Upgrading to version 6.6 and converting all indices from closed to frozen should likely help improve this, at least as long as the indices are read-only. You will also no longer need to open/close indices, which should make management much easier.

If you want to make changes to the indices you will need to unfreeze them and them freeze them again, which again will require the cluster state to be updated and might be slow.

If this is still a problem, using a larger number of smaller clusters may help as that will reduce the cluster state size for each cluster.

Scaling a multi-tenant cluster by having a dedicated index per tenant rarely scales well. What is the use case? Why can't you have multiple users share indices to make this more manageable?

2 Likes

Many thanks for the quick reply Christian & David. I hadn't realised that index opening required that full replication of cluster state (and that it included all the closed index information), although on reflection that does make some sense.

I had a quick look at the index freezing feature last week, and as you say I think it may be a good fit for our use case. Changes are possible but rare (and the biggest ones involve re-indexing anyway), so unfreezing is somewhat reasonable, albeit if we continue to accumulate more and more indices then it will take progressively longer to do that.

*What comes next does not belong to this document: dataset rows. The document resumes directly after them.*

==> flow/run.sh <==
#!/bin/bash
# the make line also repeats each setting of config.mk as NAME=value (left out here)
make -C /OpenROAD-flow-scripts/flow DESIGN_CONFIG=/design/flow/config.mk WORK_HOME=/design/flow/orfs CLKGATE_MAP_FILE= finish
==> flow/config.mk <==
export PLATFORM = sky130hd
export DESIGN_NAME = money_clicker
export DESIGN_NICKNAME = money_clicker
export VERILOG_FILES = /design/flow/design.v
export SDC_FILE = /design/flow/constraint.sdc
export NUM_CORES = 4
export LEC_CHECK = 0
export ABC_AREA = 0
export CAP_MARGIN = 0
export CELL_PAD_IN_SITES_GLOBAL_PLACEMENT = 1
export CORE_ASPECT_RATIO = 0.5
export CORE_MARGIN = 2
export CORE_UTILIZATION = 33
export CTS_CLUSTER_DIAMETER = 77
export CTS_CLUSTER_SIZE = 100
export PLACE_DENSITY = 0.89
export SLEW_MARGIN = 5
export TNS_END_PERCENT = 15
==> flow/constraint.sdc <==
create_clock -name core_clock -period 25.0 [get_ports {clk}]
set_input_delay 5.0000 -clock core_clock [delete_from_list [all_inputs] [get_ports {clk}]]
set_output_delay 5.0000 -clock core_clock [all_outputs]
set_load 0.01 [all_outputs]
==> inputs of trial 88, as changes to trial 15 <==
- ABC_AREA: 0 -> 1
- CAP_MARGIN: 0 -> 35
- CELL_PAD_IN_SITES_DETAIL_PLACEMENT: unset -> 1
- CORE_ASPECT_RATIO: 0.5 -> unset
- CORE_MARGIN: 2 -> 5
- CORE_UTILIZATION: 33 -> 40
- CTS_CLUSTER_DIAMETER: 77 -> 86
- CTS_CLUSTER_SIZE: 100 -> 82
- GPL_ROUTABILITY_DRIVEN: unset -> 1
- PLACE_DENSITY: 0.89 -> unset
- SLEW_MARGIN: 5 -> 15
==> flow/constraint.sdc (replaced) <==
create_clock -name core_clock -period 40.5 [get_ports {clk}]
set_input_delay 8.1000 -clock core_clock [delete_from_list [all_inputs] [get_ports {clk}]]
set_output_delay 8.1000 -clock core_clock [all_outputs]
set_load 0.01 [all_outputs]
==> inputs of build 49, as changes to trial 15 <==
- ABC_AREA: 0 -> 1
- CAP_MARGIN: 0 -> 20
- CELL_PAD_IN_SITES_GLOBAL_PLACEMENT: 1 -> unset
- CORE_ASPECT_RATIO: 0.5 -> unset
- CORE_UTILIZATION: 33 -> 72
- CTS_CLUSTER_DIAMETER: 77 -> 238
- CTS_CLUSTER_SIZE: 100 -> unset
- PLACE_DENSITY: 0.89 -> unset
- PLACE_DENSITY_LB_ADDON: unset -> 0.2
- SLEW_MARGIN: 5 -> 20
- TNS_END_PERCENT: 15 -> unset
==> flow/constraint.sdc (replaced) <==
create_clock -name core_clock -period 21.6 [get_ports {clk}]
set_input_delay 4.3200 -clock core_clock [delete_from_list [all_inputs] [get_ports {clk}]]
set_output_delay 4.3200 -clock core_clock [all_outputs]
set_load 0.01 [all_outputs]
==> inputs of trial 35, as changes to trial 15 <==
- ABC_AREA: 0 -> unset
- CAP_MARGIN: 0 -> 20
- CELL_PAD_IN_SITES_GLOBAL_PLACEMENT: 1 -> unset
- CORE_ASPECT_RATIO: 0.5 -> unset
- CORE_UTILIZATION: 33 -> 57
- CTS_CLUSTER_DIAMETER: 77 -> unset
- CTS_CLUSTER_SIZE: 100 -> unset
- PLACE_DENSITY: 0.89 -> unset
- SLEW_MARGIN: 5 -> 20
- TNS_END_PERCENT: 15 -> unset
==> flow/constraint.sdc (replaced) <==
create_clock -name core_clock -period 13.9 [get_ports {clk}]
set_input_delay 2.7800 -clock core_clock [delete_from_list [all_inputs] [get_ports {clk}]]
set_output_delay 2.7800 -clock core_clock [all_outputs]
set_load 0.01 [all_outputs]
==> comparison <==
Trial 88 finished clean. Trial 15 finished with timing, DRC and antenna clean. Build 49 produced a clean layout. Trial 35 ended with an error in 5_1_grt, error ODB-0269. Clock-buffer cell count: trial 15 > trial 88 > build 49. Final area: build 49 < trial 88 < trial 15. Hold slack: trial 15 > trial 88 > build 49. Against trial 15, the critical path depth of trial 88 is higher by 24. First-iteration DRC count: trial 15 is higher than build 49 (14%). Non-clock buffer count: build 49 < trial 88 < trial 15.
==> v36: inputs <==
// WorkingFinal
module WorkingFinal(input clk, input reset, input wire[15:0] mem_rdata, output wire[15:0] mem_addr, output wire[15:0] mem_wdata, output wire mem_we, output wire halt);
make LEC_CHECK=0 CAP_MARGIN=20 CORE_ASPECT_RATIO=1.36 CORE_MARGIN=9 CORE_UTILIZATION=34 CTS_CLUSTER_DIAMETER=167 MIN_ROUTING_LAYER=met1 PLACE_DENSITY=0.5 SETUP_SLACK_MARGIN=0.12 SLEW_MARGIN=20 finish   # period 19.8 ns
run.sh (not shown) runs the stock make flow with config.mk's settings and CLKGATE_MAP_FILE=.
==> inputs of v3, as changes to v36 <==
Settings changed: ABC_AREA set to 1, CORE_ASPECT_RATIO 1.36 to unset, CORE_MARGIN 9 to 2, CORE_UTILIZATION 34 to 64, CTS_CLUSTER_DIAMETER 167 to unset, MIN_ROUTING_LAYER met1 to unset, PLACE_DENSITY 0.5 to unset, SETUP_SLACK_MARGIN 0.12 to unset.
==> flow/constraint.sdc (replaced) <==
create_clock -name core_clock -period 39.6 [get_ports {clk}]
set_input_delay 7.9200 -clock core_clock [delete_from_list [all_inputs] [get_ports {clk}]]
set_output_delay 7.9200 -clock core_clock [all_outputs]
set_load 0.01 [all_outputs]
==> inputs of v31, as changes to v36 <==
Settings changed: CELL_PAD_IN_SITES_DETAIL_PLACEMENT set to 0, CORE_ASPECT_RATIO 1.36 to unset, CORE_MARGIN 9 to 2, CORE_UTILIZATION 34 to 68, CTS_CLUSTER_DIAMETER 167 to unset, CTS_CLUSTER_SIZE set to 65, GPL_ROUTABILITY_DRIVEN set to 0, PLACE_DENSITY 0.5 to unset, SETUP_SLACK_MARGIN 0.12 to unset, TNS_END_PERCENT set to 100.
==> flow/constraint.sdc (replaced) <==
create_clock -name core_clock -period 18.7 [get_ports {clk}]
set_input_delay 3.7400 -clock core_clock [delete_from_list [all_inputs] [get_ports {clk}]]
set_output_delay 3.7400 -clock core_clock [all_outputs]
set_load 0.01 [all_outputs]
==> inputs of v14, as changes to v36 <==
Settings changed: ABC_AREA set to 1, CORE_ASPECT_RATIO 1.36 to unset, CORE_MARGIN 9 to 2, CORE_UTILIZATION 34 to 64, CTS_CLUSTER_DIAMETER 167 to unset, CTS_CLUSTER_SIZE set to 99, MIN_ROUTING_LAYER met1 to unset, PLACE_DENSITY 0.5 to unset, SETUP_SLACK_MARGIN 0.12 to unset.
==> flow/constraint.sdc (replaced) <==
create_clock -name core_clock -period 17.9 [get_ports {clk}]
set_input_delay 3.5800 -clock core_clock [delete_from_list [all_inputs] [get_ports {clk}]]
set_output_delay 3.5800 -clock core_clock [all_outputs]
set_load 0.01 [all_outputs]
==> comparison table <==
Result of the run: v14 aborted with a tool error; v36 failed layout checks; v31 aborted with a tool error; v3 no timing/DRC/antenna violations
Stage where the flow stopped: v14 global routing; v36 -; v31 global routing; v3 -
Layout check failures: v14 -; v36 setup timing; v31 -; v3 -
Top cell category: v14 -; v36 logic gates; v31 -; v3 logic gates
Fin Setup TNS: v14 -; v36 -111260 ps; v31 -; v3 0 ps
Launching element type of the critical path: v14 -; v36 flip-flop; v31 -; v3 flip-flop
Summed instance area of the synthesized netlist: v14 0.0226 mm2; v36 0.0238 mm2; v31 0.0238 mm2; v3 0.0226 mm2
Required time at the worst-slack endpoint: v14 -; v36 20270 ps; v31 -; v3 39860 ps
Count of non-filler cells in the finished layout: v14 -; v36 4588; v31 -; v3 3799
Core ar.: v14 0.0347 mm2; v36 0.0689 mm2; v31 0.0345 mm2; v3 0.0347 mm2
Area growth, synth to finish: v14 -; v36 40.6%; v31 -; v3 6.62%
Post-synth area from yosys stat: v14 0.0226 mm2; v36 0.0238 mm2; v31 0.0238 mm2; v3 0.0226 mm2
Non-clock inverter total of the final layout: v14 -; v36 119; v31 -; v3 484
# placed instances: v14 4226; v36 4446; v31 3940; v3 3759
Destination of the worst hold path: v14 -; v36 cc.curstate[1]; v31 -; v3 cc.aluop[5]
Antenna cells: v14 -; v36 2; v31 -; v3 4
Row count: v14 68; v36 112; v31 68; v3 68
Critical path endpoint category: v14 -; v36 flip-flop; v31 -; v3 flip-flop
Worst setup path end: v14 -; v36 HI.D4.Q; v31 -; v3 PC.D0.Q
ClkCell Share: v14 -; v36 1.92%; v31 -; v3 2.76%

The reason we have so many indices is that customers will take some input data and run a potentially unique analysis on it that produces a potentially unique set of fields, hence two such analyses can't necessarily share an index mapping. There is also the possibility that a given analysis may need to be deleted, which is doable with bulk delete, but easier if we just need to delete the whole index. This approach was obviously taken on the naive assumption that the number of indices in the cluster would not affect performance, which is now proven false.

We'll likely experiment with 6.6 and also consider our own form of 'freezing', as these indices can be re-created from master data (that exists elsewhere) at any time, and having all of them in ES all of the time is an unnecessary luxury (that we likely can't afford).

While it's true that freezing the indices will make management a lot easier than opening/closing them explicitly, it does mean that they are a little heavier than if they are closed. For instance they appear in the shard routing table and are actively replicated (i.e. if a node fails then we rebuild frozen indices on other nodes just as with normal indices). I think with 43,000 indices this might present a problem.

I think it's possible that Elasticsearch does iterate over all indices at some point in the process of opening a closed index. We don't really expect that many indices in a cluster so we don't try and optimise for it very hard. Closed indices are cheap but not totally free.

One possibility could be to freeze them more deeply: get the unneeded indices completely out of the cluster by taking a snapshot, and then restore them on demand.

1 Like

Thanks for the clarification David. Indeed it seems freezing would be useful to us only as an alternative to closed indices, and likely only at a total index count of <10000 (which is when unfreeze/open duration starts getting a bit unacceptable for us).

I'd completely forgot about snapshot - that could indeed be a very suitable option for us. Thanks for the tip.

1 Like

This topic was automatically closed 28 days after the last reply. New replies are no longer allowed.